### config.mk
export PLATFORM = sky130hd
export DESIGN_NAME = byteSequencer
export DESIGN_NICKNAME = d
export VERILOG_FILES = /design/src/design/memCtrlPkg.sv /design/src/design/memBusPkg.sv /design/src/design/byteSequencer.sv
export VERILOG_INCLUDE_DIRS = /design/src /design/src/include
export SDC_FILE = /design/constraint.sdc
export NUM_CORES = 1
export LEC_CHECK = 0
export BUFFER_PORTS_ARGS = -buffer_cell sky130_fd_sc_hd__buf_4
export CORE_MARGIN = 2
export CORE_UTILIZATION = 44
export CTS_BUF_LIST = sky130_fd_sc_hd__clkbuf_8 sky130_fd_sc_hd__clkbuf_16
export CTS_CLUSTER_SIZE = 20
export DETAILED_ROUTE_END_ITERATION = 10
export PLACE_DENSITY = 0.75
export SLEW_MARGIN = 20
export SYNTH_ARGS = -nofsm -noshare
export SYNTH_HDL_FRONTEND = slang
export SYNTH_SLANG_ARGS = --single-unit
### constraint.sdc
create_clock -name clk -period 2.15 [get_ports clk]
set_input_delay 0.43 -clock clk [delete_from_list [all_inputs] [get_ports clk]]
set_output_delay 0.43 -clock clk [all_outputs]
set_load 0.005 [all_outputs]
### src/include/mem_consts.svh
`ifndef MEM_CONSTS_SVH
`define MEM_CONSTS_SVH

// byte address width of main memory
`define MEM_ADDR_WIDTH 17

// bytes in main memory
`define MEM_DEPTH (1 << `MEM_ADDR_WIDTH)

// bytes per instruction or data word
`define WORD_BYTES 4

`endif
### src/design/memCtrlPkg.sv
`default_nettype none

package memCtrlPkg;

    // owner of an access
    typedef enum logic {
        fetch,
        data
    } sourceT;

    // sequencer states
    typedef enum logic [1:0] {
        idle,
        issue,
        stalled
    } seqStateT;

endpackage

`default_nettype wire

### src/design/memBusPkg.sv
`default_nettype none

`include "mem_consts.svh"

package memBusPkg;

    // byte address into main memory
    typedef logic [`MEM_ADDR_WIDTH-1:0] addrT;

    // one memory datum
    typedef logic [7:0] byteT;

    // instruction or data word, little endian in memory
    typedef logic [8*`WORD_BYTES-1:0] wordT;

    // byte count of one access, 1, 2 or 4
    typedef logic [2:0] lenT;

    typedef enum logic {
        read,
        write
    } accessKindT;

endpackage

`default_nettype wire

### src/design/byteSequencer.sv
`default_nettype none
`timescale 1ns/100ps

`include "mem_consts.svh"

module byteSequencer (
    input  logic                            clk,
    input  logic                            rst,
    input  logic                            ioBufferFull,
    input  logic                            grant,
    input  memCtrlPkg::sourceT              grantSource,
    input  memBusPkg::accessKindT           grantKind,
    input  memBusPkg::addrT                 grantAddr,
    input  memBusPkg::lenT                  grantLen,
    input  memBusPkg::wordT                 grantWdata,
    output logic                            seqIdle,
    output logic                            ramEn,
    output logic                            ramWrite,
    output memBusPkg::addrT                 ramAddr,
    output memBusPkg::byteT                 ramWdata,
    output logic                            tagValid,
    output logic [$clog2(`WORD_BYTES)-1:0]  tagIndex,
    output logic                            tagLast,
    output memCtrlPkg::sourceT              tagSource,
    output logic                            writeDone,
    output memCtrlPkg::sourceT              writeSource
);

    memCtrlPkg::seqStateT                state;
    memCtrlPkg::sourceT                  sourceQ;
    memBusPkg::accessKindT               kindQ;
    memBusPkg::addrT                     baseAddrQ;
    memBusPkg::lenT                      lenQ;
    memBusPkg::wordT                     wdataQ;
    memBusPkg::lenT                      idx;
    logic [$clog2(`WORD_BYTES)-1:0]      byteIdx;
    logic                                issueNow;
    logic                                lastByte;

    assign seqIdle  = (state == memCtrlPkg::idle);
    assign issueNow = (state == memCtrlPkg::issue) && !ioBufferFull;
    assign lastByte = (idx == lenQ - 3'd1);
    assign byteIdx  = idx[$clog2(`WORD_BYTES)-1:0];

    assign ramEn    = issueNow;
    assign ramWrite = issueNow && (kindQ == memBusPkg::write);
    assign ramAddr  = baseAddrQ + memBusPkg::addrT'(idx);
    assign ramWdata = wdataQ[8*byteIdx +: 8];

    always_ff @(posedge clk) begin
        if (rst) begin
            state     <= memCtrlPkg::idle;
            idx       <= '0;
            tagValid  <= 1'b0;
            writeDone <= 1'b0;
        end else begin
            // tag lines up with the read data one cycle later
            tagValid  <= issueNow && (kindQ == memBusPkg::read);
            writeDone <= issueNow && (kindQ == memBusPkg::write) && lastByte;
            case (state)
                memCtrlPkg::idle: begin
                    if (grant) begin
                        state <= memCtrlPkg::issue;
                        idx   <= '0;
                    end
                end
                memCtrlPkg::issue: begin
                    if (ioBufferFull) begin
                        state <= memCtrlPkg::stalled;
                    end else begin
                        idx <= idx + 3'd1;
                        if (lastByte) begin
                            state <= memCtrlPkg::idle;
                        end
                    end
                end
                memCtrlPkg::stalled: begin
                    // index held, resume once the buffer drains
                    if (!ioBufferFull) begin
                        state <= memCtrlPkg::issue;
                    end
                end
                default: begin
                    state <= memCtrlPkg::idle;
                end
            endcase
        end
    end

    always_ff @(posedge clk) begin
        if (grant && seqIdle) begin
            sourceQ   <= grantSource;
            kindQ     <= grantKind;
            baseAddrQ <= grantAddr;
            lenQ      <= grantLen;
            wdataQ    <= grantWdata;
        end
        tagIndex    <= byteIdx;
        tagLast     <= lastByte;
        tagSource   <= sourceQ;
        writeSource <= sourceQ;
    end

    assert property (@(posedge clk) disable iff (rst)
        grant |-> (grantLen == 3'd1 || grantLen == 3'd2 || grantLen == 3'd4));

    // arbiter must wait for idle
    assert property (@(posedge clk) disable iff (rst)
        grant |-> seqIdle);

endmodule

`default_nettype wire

...

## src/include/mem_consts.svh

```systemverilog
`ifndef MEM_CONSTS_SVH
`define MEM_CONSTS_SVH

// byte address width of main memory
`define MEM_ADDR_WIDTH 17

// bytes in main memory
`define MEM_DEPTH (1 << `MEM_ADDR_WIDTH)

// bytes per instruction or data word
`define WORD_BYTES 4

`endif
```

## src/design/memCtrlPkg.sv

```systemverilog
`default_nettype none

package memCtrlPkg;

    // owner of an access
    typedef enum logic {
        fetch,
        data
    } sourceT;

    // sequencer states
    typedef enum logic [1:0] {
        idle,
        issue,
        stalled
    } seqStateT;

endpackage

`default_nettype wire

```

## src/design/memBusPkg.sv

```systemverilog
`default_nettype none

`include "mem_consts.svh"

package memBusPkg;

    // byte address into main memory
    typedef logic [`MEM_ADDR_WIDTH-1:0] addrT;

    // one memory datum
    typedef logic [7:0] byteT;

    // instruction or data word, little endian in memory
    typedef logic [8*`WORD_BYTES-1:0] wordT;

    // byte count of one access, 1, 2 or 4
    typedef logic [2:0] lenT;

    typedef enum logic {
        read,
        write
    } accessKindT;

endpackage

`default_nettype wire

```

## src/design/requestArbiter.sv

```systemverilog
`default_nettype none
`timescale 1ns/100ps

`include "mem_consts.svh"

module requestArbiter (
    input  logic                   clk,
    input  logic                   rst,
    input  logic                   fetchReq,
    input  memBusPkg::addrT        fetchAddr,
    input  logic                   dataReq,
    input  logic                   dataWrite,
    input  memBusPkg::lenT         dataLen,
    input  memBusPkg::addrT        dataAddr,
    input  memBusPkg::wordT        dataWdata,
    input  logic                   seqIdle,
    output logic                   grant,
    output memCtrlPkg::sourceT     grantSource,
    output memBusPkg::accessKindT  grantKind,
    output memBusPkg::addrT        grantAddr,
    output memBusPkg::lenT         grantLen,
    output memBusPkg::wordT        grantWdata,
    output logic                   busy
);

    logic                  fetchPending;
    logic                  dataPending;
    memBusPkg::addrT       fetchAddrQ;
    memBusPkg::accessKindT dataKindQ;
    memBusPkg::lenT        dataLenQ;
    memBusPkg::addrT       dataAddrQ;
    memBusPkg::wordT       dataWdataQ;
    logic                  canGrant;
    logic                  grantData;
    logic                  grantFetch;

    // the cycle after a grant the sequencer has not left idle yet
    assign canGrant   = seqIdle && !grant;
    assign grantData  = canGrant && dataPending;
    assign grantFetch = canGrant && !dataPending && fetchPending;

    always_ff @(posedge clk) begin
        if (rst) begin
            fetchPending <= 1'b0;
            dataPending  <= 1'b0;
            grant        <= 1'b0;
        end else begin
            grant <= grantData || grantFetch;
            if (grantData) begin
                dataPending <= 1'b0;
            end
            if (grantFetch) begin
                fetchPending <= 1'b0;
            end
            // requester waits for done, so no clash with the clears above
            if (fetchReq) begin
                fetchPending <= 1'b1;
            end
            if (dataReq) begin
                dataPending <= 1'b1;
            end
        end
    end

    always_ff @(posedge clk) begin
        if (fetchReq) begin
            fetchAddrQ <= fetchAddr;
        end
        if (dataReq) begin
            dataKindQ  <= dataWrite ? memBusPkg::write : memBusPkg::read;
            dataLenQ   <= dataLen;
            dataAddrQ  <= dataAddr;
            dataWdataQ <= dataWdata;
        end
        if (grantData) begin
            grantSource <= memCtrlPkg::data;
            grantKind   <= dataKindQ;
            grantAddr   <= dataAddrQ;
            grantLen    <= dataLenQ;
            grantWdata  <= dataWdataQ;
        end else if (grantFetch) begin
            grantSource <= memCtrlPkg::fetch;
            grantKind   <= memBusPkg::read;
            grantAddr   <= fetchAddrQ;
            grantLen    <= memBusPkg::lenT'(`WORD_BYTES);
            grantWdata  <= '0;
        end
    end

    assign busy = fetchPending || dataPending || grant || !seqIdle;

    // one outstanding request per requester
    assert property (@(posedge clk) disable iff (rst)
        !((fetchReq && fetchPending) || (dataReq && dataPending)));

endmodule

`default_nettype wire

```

→ **PROBLEM TO SOLVE**
The lines holding the word "accessKindT" are the answer. Find them in the entries and copy them.

→ **YOUR RESPONSE**
    } accessKindT;
    input  memBusPkg::accessKindT           grantKind,
    memBusPkg::accessKindT               kindQ;
    } accessKindT;
    output memBusPkg::accessKindT  grantKind,
    memBusPkg::accessKindT dataKindQ;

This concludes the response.